Despite the recent success of Graph Neural Networks (GNNs), it remains challenging to train GNNs on large-scale graphs due to neighbor explosions. As a remedy, distributed computing becomes a promising solution by leveraging abundant computing resources (e.g., GPU). However, the node dependency of graph data increases the difficulty of achieving high concurrency in distributed GNN training, which suffers from the massive communication overhead. To address it, Historical value approximation is deemed a promising class of distributed training techniques. It utilizes an offline memory to cache historical information (e.g., node embedding) as an affordable approximation of the exact value and achieves high concurrency. However, such benefits come at the cost of involving dated training information, leading to staleness, imprecision, and convergence issues. To overcome these challenges, this paper proposes SAT (Staleness-Alleviated Training), a novel and scalable distributed GNN training framework that reduces the embedding staleness adaptively. The key idea of SAT is to model the GNN's embedding evolution as a temporal graph and build a model upon it to predict future embedding, which effectively alleviates the staleness of the cached historical embedding. We propose an online algorithm to train the embedding predictor and the distributed GNN alternatively and further provide a convergence analysis. Empirically, we demonstrate that SAT can effectively reduce embedding staleness and thus achieve better performance and convergence speed on multiple large-scale graph datasets.
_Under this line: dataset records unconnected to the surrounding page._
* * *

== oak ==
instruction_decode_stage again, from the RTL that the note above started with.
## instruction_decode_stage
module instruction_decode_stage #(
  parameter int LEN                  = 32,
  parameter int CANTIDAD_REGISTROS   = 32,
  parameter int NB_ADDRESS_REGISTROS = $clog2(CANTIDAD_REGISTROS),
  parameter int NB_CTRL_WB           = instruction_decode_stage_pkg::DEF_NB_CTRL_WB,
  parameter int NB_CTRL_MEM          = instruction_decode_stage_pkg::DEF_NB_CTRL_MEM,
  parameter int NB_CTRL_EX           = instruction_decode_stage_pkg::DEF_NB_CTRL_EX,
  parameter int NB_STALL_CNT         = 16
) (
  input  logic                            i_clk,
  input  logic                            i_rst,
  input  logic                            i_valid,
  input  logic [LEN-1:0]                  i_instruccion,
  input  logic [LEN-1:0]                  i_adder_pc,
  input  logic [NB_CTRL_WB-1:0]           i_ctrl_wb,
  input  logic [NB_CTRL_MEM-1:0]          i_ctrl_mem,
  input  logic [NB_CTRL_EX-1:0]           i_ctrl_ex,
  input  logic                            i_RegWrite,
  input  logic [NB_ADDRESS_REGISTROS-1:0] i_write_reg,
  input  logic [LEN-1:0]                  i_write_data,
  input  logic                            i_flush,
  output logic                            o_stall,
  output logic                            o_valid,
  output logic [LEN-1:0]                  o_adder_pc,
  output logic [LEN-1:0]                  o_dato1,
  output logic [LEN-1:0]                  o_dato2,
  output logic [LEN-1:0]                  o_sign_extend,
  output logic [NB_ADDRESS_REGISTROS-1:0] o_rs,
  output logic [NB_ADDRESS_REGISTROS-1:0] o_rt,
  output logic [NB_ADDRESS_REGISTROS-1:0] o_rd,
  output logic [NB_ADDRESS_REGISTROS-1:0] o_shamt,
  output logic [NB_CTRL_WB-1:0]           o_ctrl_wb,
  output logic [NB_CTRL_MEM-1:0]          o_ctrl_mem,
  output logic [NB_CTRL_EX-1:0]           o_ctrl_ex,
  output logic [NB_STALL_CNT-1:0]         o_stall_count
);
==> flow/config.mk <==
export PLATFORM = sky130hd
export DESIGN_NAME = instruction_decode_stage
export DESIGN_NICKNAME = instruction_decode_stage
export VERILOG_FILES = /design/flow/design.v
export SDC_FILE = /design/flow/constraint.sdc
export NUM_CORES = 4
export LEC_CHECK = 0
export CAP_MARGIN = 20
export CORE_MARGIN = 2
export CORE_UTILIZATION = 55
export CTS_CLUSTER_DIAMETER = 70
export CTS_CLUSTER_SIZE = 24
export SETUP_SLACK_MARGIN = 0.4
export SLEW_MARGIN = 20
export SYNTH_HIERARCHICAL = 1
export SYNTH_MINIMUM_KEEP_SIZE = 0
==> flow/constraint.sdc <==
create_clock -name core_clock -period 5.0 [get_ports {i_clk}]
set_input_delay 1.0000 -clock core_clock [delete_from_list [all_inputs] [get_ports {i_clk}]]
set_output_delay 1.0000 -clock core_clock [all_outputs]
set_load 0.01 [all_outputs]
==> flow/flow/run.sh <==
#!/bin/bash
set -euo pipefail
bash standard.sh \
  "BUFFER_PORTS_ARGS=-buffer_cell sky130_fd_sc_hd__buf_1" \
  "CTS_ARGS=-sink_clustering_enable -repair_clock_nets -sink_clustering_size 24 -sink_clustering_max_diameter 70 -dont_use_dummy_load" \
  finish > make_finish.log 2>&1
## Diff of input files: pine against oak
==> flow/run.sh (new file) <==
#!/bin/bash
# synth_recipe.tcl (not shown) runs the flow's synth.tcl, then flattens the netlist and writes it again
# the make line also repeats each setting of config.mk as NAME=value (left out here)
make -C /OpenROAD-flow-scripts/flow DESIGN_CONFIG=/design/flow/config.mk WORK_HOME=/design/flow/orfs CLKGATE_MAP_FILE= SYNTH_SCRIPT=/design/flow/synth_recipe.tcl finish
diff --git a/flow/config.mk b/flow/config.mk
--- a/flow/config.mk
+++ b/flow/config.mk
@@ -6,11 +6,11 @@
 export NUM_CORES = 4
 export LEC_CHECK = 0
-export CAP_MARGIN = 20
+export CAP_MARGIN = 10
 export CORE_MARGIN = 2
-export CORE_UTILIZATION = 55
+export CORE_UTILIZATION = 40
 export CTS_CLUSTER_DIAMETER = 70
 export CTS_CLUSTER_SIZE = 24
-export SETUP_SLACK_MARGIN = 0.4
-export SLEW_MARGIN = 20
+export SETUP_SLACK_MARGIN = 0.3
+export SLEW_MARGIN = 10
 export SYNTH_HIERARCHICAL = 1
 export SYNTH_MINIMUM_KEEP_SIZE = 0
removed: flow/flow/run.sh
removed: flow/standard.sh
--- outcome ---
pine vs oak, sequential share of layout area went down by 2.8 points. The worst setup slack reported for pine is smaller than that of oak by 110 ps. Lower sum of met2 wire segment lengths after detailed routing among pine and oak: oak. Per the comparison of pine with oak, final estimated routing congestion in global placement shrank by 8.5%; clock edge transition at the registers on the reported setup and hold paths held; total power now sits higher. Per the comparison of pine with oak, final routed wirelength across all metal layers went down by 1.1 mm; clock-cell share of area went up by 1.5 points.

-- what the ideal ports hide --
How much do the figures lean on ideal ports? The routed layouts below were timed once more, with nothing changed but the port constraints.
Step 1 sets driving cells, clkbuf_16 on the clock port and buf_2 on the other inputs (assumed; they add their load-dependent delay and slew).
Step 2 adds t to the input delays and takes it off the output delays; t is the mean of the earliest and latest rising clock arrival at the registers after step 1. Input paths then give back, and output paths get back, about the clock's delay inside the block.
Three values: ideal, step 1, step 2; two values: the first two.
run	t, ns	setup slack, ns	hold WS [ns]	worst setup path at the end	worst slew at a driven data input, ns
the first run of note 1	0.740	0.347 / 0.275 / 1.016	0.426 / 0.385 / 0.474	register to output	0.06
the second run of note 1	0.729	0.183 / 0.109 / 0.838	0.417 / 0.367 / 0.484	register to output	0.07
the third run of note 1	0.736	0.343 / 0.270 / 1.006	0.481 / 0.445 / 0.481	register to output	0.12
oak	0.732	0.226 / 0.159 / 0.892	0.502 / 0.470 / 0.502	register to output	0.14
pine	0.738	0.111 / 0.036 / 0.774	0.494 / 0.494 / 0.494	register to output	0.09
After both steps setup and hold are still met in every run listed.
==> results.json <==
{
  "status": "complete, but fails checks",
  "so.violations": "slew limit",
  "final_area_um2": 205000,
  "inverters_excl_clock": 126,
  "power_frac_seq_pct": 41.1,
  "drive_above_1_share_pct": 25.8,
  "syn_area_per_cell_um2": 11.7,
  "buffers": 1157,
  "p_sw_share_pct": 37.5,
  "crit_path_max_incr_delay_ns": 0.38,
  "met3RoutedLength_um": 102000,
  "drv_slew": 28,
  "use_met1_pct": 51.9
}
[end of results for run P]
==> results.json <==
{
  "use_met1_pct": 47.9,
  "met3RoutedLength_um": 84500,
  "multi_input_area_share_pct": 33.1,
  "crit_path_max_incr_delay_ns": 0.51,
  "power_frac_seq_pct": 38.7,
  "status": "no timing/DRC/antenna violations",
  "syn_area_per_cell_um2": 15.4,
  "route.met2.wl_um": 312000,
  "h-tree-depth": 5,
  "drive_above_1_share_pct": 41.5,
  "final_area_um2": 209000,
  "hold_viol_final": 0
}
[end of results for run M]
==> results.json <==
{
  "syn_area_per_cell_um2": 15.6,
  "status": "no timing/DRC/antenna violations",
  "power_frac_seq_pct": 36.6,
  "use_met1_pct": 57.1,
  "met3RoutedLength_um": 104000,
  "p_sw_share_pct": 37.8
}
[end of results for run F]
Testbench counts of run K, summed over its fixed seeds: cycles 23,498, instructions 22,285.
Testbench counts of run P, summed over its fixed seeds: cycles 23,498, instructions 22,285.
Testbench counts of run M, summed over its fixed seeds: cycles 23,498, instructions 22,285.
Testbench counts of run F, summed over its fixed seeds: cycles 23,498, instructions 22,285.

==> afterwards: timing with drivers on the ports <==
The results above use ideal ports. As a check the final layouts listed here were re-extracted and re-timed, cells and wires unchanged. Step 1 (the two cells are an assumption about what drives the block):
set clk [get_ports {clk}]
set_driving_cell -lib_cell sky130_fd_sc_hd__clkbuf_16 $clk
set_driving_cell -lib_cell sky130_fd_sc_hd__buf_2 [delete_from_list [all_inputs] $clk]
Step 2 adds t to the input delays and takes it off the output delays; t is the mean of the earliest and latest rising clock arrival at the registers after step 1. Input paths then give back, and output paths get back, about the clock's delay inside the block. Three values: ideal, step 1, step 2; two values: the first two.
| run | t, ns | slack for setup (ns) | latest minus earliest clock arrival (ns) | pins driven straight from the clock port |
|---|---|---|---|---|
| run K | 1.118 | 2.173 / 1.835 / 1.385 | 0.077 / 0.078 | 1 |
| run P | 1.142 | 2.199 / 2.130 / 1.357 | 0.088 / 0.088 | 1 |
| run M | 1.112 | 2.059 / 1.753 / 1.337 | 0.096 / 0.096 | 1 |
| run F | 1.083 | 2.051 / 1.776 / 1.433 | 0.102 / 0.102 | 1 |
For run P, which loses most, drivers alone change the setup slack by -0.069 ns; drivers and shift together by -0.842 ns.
Source: an optimization exercise on an open RTL-to-GDS flow (aim: small area). Production flows keep margins and buffers that such runs may drop. Only simulation tests tie the RTL to the original design; equivalence was not proved. No activity file was given, so power comes from the tool's default toggle rates.

$ cat flow/config.mk
export PLATFORM = sky130hd
export DESIGN_NAME = hni_data_buffer
export DESIGN_NICKNAME = hni_data_buffer
export VERILOG_FILES = /design/flow/design.v
export SDC_FILE = /design/flow/constraint.sdc
export NUM_CORES = 4
export LEC_CHECK = 0
export CAP_MARGIN = 20
export CORE_MARGIN = 2
export CORE_UTILIZATION = 30
export SLEW_MARGIN = 20
$ cat flow/constraint.sdc
create_clock -name core_clock -period 7.5 [get_ports {clk}]
set_input_delay 1.5000 -clock core_clock [delete_from_list [all_inputs] [get_ports {clk}]]
set_output_delay 1.5000 -clock core_clock [all_outputs]
set_load 0.01 [all_outputs]
$ cat flow/design.v
package hni_dbf_pkg;
    localparam int CHI_DATA_W = 64;
    localparam int CHI_BE_W   = 8;
    localparam int AXI_DATA_W = 32;
    localparam int AXI_STRB_W = 4;
    localparam int LINE_BEATS = 4;
    localparam int AXID_W     = 4;
    localparam int TXNID_W    = 8;
    localparam int NODEID_W   = 7;
    localparam int AXLEN_W    = 8;
    localparam int OPCODE_W   = 4;
    localparam int MAX_IDX_W  = 3;      
    localparam logic [1:0]          RESP_SLVERR = 2'b10;
    localparam logic [OPCODE_W-1:0] OP_COMPDATA = 4'h4;
    typedef logic [LINE_BEATS-1:0] beat_mask_t;
    typedef struct packed {
        logic [NODEID_W-1:0]   tgtid;
        logic [NODEID_W-1:0]   srcid;
        logic [NODEID_W-1:0]   homenid;
        logic [TXNID_W-1:0]    txnid;
        logic [OPCODE_W-1:0]   opcode;
        logic [1:0]            resperr;
        logic [2:0]            resp;
        logic [TXNID_W-1:0]    dbid;
        logic [1:0]            ccid;
        logic [1:0]            dataid;
        logic [CHI_BE_W-1:0]   be;
        logic [CHI_DATA_W-1:0] data;
    } dat_flit_t;
    typedef struct packed {
        logic                 en;
        logic [MAX_IDX_W-1:0] idx;
        logic [AXID_W-1:0]    axid;
        logic                 wr;
        logic [1:0]           chunk;    
        logic [AXLEN_W-1:0]   axlen;
    } alloc_t;
    typedef struct packed {
        logic                en;
        logic [NODEID_W-1:0] tgtid;
        logic [TXNID_W-1:0]  txnid;
        logic [OPCODE_W-1:0] opcode;
        logic [2:0]          resp;
        logic [1:0]          resperr;
        logic [TXNID_W-1:0]  dbid;
        logic [1:0]          dataid;
    } txdat_cmd_t;
    typedef struct packed {
        logic                 valid;
        logic [MAX_IDX_W-1:0] idx;
        beat_mask_t           mask;
    } rbeat_t;
    typedef union packed {
        logic [1:0][CHI_DATA_W-1:0]            chi;
        logic [LINE_BEATS-1:0][AXI_DATA_W-1:0] axi;
    } line_t;
    typedef union packed {
        logic [1:0][CHI_BE_W-1:0]              chi;
        logic [LINE_BEATS-1:0][AXI_STRB_W-1:0] axi;
    } line_be_t;
endpackage
`timescale 1ns/1ps
module hni_data_buffer #(
    parameter int                               num_entries = 8,
    parameter logic [hni_dbf_pkg::NODEID_W-1:0] node_id     = 7'h12
) (
    input  logic                                  clk,
    input  logic                                  rst,
    input  hni_dbf_pkg::alloc_t                   alloc,
    input  logic                                  rxdat_valid,
    input  hni_dbf_pkg::dat_flit_t                rxdat_flit,
    input  logic                                  retire_valid,
    input  logic [$clog2(num_entries)-1:0]        retire_idx,
    input  logic                                  wdat_en,
    input  logic [$clog2(num_entries)-1:0]        wdat_idx,
    input  logic                                  rdat_en,
    input  logic [$clog2(num_entries)-1:0]        rdat_idx,
    input  hni_dbf_pkg::txdat_cmd_t               txdat_cmd,
    input  logic [hni_dbf_pkg::AXID_W-1:0]        rid,
    input  logic [hni_dbf_pkg::AXI_DATA_W-1:0]    rdata,
    input  logic [1:0]                            rresp,
    input  logic                                  rlast,
    input  logic                                  rvalid,
    output logic                                  rready,
    output logic [hni_dbf_pkg::AXI_DATA_W-1:0]    wdata,
    output logic [hni_dbf_pkg::AXI_STRB_W-1:0]    wstrb,
    output logic                                  wlast,
    output logic                                  wvalid,
    input  logic                                  wready,
    output logic                                  w_done,
    output hni_dbf_pkg::rbeat_t                   rbeat,
    output logic                                  txdat_valid,
    output hni_dbf_pkg::dat_flit_t                txdat_flit
);
    localparam int NE = num_entries;
    localparam int IW = $clog2(num_entries);
    localparam int DW = hni_dbf_pkg::AXI_DATA_W;
    localparam int SW = hni_dbf_pkg::AXI_STRB_W;
    localparam int NB = hni_dbf_pkg::LINE_BEATS;
    logic [NE-1:0]         wr_q;        
    logic [NE-1:0][1:0]    ccid_q;      
    logic [NE-1:0][3:0]    axid_q;      
    logic [NE-1:0]         rarm_q;      
    logic [NE-1:0][1:0]    rpos_q;      
    logic [NE-1:0]         slverr_q;    
    logic [NE-1:0]         warm_q;      
    logic [NE-1:0][1:0]    wpos_q;      
    logic [NE-1:0][1:0]    wlb_q;       
    logic [NE-1:0][NB-1:0] vld_q;       
    logic [NE-1:0][NB-1:0][DW-1:0] dat_q;
    logic [NE-1:0][NB-1:0][SW-1:0] be_q;
    logic [1:0] last_beat;
    always_comb begin
        logic [hni_dbf_pkg::AXLEN_W:0] s;
        s = {7'd0, alloc.chunk} + {1'b0, alloc.axlen};
        last_beat = (s > 9'd3) ? 2'd3 : s[1:0];
    end
    logic [NE-1:0] alloc_i, retire_i, flit_i, rdat_i, wdat_i;
    logic [IW-1:0] flit_idx;
    logic          flit_half;
    assign flit_idx  = rxdat_flit.txnid[IW-1:0];
    assign flit_half = rxdat_flit.dataid[1];
    always_comb begin
        for (int i = 0; i < NE; i++) begin
            alloc_i[i]  = alloc.en && alloc.idx[IW-1:0] == IW'(i);
            retire_i[i] = retire_valid && retire_idx == IW'(i);
            flit_i[i]   = rxdat_valid && wr_q[i] && flit_idx == IW'(i);
            rdat_i[i]   = rdat_en && rdat_idx == IW'(i);
            wdat_i[i]   = wdat_en && wdat_idx == IW'(i);
        end
    end
    logic [NE-1:0] hit;
    assign rready = |rarm_q;
    always_comb begin
        for (int i = 0; i < NE; i++)
            hit[i] = rvalid && rarm_q[i] && (rid == axid_q[i]);
    end
    always_comb begin
        rbeat = '0;
        for (int i = 0; i < NE; i++) begin
            if (hit[i]) begin
                rbeat.valid = 1'b1;
                rbeat.idx   = hni_dbf_pkg::MAX_IDX_W'(i);
                rbeat.mask  = 4'b0001 << rpos_q[i];
            end
        end
    end
    logic [NE-1:0] wsel;    
    always_comb begin
        for (int i = 0; i < NE; i++) begin
            wsel[i] = warm_q[i];
            for (int j = i + 1; j < NE; j++)
                if (warm_q[j]) wsel[i] = 1'b0;
        end
    end
    logic wacc;
    assign wvalid = |warm_q;
    always_comb begin
        wlast = 1'b0;
        for (int i = 0; i < NE; i++)
            if (wsel[i] && wpos_q[i] == wlb_q[i]) wlast = 1'b1;
    end
    assign wacc   = wvalid && wready;
    assign w_done = wacc && wlast;
    always_ff @(posedge clk) begin
        for (int i = 0; i < NE; i++) begin
            if (alloc_i[i]) begin
                ccid_q[i] <= alloc.chunk;
            end else if (retire_i[i]) begin
                ccid_q[i] <= 2'd0;
            end
            if (alloc_i[i]) begin
                axid_q[i] <= alloc.axid;
                wlb_q[i]  <= last_beat;
            end
            if (alloc_i[i]) begin
                rpos_q[i] <= alloc.chunk;
                wpos_q[i] <= alloc.chunk;
            end else begin
                if (hit[i]) rpos_q[i] <= rpos_q[i] + 2'd1;
                if (wacc && wsel[i]) wpos_q[i] <= wpos_q[i] + 2'd1;
            end
        end
    end
    always_ff @(posedge clk or posedge rst) begin
        if (rst) begin
            wr_q     <= '0;
            rarm_q   <= '0;
            slverr_q <= '0;
            warm_q   <= '0;
            vld_q    <= '0;
        end else begin
            for (int i = 0; i < NE; i++) begin
                if (alloc_i[i]) begin
                    wr_q[i] <= alloc.wr;
                end else if (retire_i[i]) begin
                    wr_q[i] <= 1'b0;
                end
                if (alloc_i[i] || retire_i[i]) begin
                    slverr_q[i] <= 1'b0;
                end else if (hit[i]) begin
                    slverr_q[i] <= (rresp == hni_dbf_pkg::RESP_SLVERR);
                end
                if (rdat_i[i]) begin
                    rarm_q[i] <= 1'b1;
                end else if (hit[i] && rlast) begin
                    rarm_q[i] <= 1'b0;
                end
                if (wdat_i[i]) begin
                    warm_q[i] <= 1'b1;
                end else if (w_done && wsel[i]) begin
                    warm_q[i] <= 1'b0;
                end
                for (int k = 0; k < NB; k++) begin
                    if (retire_i[i]) begin
                        vld_q[i][k] <= 1'b0;
                    end else if ((flit_i[i] && flit_half == k[1]) ||
                                 (hit[i] && rpos_q[i] == k[1:0])) begin
                        vld_q[i][k] <= 1'b1;
                    end
                end
            end
        end
    end
    logic [NE-1:0][NB-1:0] we_f, we_r, we_h;
    always_comb begin
        for (int i = 0; i < NE; i++) begin
            for (int k = 0; k < NB; k++) begin
                we_f[i][k] = flit_i[i] && flit_half == k[1];
                we_r[i][k] = hit[i] && rpos_q[i] == k[1:0];
                we_h[i][k] = !(we_f[i][k] || we_r[i][k]);
            end
        end
    end
    always_ff @(posedge clk) begin
        for (int i = 0; i < NE; i++) begin
            for (int k = 0; k < NB; k++) begin
                dat_q[i][k] <= ({DW{we_f[i][k]}} & rxdat_flit.data[k[0]*DW +: DW])
                             | ({DW{we_r[i][k]}} & rdata)
                             | ({DW{we_h[i][k]}} & dat_q[i][k]);
                be_q[i][k]  <= ({SW{we_f[i][k]}} & rxdat_flit.be[k[0]*SW +: SW])
                             | ({SW{we_f[i][k] && vld_q[i][k]}} & be_q[i][k])
                             | ({SW{we_h[i][k]}} & be_q[i][k]);
            end
        end
    end
    always_comb begin
        wdata = '0;
        wstrb = '0;
        for (int i = 0; i < NE; i++) begin
            for (int k = 0; k < NB; k++) begin
                if (wsel[i] && wpos_q[i] == k[1:0] && vld_q[i][k]) begin
                    wdata = wdata | dat_q[i][k];
                    wstrb = wstrb | be_q[i][k];
                end
            end
        end
    end
    logic [IW-1:0] tx_idx;
    logic          tx_half;
    assign tx_idx  = txdat_cmd.dbid[IW-1:0];
    assign tx_half = txdat_cmd.dataid[1];
    assign txdat_valid = txdat_cmd.en;
    logic [2*DW-1:0] tx_data;
    logic [1:0]      tx_ccid;
    logic            tx_slverr;
    always_comb begin
        tx_data   = '0;
        tx_ccid   = '0;
        tx_slverr = 1'b0;
        for (int i = 0; i < NE; i++) begin
            if (tx_idx == IW'(i)) begin
                tx_ccid   = ccid_q[i];
                tx_slverr = slverr_q[i];
            end
            for (int k = 0; k < NB; k++) begin
                if (tx_idx == IW'(i) && tx_half == k[1] && vld_q[i][k])
                    tx_data[k[0]*DW +: DW] = tx_data[k[0]*DW +: DW] | dat_q[i][k];
            end
        end
    end
    always_comb begin
        txdat_flit.tgtid   = txdat_cmd.tgtid;
        txdat_flit.srcid   = node_id;
        txdat_flit.homenid = (txdat_cmd.opcode == hni_dbf_pkg::OP_COMPDATA) ? node_id : '0;
        txdat_flit.txnid   = txdat_cmd.txnid;
        txdat_flit.opcode  = txdat_cmd.opcode;
        txdat_flit.resperr = tx_slverr ? hni_dbf_pkg::RESP_SLVERR : txdat_cmd.resperr;
        txdat_flit.resp    = txdat_cmd.resp;
        txdat_flit.dbid    = txdat_cmd.dbid;
        txdat_flit.ccid    = tx_ccid;
        txdat_flit.dataid  = txdat_cmd.dataid;
        txdat_flit.be      = '1;
        txdat_flit.data    = tx_data;
    end
endmodule
Source: an optimization exercise on an open RTL-to-GDS flow (aim: small area and a short achievable clock period). Production flows keep margins and buffers that such runs may drop. Function was checked by simulation only, so behaviour that the tests miss may differ from the original. Power figures rest on the tool's default switching activity, not on a simulated workload.

**config.mk**
```make
export PLATFORM = sky130hd
export DESIGN_NAME = mem_responder
export DESIGN_NICKNAME = mem_responder
export VERILOG_FILES = /design/flow/design.v
export SDC_FILE = /design/flow/constraint.sdc
export NUM_CORES = 4
export LEC_CHECK = 0
export CAP_MARGIN = 20
export CORE_MARGIN = 2
export CORE_UTILIZATION = 40
export SLEW_MARGIN = 20
```
**constraint.sdc**
```tcl
create_clock -name core_clock -period 5.0 [get_ports {clk}]
set_input_delay 1.0000 -clock core_clock [delete_from_list [all_inputs] [get_ports {clk}]]
set_output_delay 1.0000 -clock core_clock [all_outputs]
set_load 0.01 [all_outputs]
```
翻译：尽管图神经网络（GNNs）近期取得了成功，但由于邻域爆炸问题，在大规模图上训练GNNs仍具挑战性。分布式计算通过利用丰富的计算资源（如GPU）成为有前景的解决方案。然而，图数据的节点依赖性增加了分布式GNN训练中实现高并发性的难度，导致面临大量通信开销。为此，历史值近似被认为是一类有前景的分布式训练技术。该方法利用离线内存缓存历史信息（如节点嵌入），作为精确值的低成本近似，从而实现高并发性。但这种优势以使用过时训练信息为代价，导致延迟、精度降低和收敛问题。为克服这些挑战，本文提出SAT（延迟缓解训练）——一种新型可扩展的分布式GNN训练框架，能够自适应减少嵌入延迟。SAT的核心思想是将GNN的嵌入演化建模为时序图，并基于此构建模型预测未来嵌入，从而有效缓解缓存历史嵌入的延迟问题。我们提出在线算法交替训练嵌入预测器与分布式GNN，并进一步提供收敛性分析。实验表明，SAT能有效降低嵌入延迟，从而在多个大规模图数据集上取得更优性能和收敛速度。